New reporting from the AJC’s Politically Georgia highlights how the “once-sleepy” Supreme Court election is now “starting to look a lot more like traditional statewide campaigns.” The reporting highlights the launch of non-partisan candidates Jen Jordan and Miracle Rankin’s new statewide TV ad, “Match Up,” underscoring how Jen and Miracle’s highly competitive campaigns are on the offensive as they take on Republican-appointed incumbent justices Sarah Warren and Charlie Bethel.
Read for yourself:
Atlanta Journal Constitution: Supreme Fighting
By Greg Bluestein, Tia Mitchell, Patricia Murphy, and Adam Beam | April 14, 2026
- The once-sleepy races for the Georgia Supreme Court are starting to look a lot more like traditional statewide campaigns.
- Allies of candidates Jen Jordan and Miracle Rankin are launching a paid TV ad blitz this morning, alongside a statewide organizing push that includes canvasses, phone banks and a pair of press events aimed at promoting their push to oust incumbent Justices Charlie Bethel and Sarah Warren.
- The ad is striking. It opens with Jordan and Rankin in a courtroom facing a counsel table occupied by a trio of curmudgeonly white men, reinforcing the campaign’s effort to frame the race as the people versus the powerful.
- “These guys have enough friends on the Supreme Court,” Rankin says in the spot.
- Jordan closes with a direct appeal: “We’ll fight for you.”

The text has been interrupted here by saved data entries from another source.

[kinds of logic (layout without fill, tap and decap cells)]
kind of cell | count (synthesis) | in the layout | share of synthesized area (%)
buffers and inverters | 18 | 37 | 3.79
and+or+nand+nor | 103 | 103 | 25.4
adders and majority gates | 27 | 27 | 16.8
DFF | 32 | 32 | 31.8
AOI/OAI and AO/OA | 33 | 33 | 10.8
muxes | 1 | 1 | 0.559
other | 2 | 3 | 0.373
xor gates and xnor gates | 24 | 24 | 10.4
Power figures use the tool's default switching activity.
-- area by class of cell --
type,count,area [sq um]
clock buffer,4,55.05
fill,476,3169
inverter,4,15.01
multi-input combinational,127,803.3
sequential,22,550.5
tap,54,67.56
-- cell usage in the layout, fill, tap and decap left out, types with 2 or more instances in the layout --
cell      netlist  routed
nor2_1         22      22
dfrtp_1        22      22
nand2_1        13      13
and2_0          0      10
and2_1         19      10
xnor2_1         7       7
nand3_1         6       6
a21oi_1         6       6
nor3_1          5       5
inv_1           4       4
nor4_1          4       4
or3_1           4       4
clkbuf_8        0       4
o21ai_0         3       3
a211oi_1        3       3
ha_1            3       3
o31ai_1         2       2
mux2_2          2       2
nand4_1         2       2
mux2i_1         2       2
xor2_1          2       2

- The campaigns are also planning events in Atlanta and Savannah focused on corporate influence and abortion rights, including an appearance by Amber Thurman’s mother outside the former Savannah Medical Clinic — a reminder of the political fallout from the state’s six-week abortion ban, which was upheld by the court’s Republican-backed incumbents.
- And the race is beginning to get top billing with Democrats ahead of the May 19 election.

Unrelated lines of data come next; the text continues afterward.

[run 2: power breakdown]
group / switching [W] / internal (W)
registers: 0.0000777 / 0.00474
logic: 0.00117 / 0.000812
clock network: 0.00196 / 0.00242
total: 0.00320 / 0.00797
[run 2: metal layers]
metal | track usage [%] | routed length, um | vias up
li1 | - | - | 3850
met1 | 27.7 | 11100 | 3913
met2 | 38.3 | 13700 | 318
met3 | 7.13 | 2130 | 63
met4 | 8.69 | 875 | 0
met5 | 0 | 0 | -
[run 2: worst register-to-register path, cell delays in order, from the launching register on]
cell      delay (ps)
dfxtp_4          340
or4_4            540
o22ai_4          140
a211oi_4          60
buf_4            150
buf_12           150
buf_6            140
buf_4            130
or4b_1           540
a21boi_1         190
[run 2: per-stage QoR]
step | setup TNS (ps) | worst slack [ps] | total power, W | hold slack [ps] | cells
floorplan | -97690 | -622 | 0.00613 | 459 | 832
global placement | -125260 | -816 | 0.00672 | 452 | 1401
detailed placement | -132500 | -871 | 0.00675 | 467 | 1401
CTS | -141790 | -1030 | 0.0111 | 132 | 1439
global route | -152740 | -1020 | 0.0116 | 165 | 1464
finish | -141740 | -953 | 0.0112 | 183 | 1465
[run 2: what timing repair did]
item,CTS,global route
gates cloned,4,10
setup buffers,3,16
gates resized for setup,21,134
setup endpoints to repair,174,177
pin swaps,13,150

- At the party’s Carter-Lewis Dinner over the weekend, speaker after speaker — including U.S. Sen. Jon Ossoff and Kentucky Gov. Andy Beshear — urged activists to focus on the high court contest, signaling Democrats see an opening in a race that rarely draws this level of attention.
- But big-name Republicans are focused on the races, too. On Thursday, Gov. Brian Kemp and first lady Marty Kemp will be the featured guests at a joint fundraiser for Bethel and Warren in Buckhead.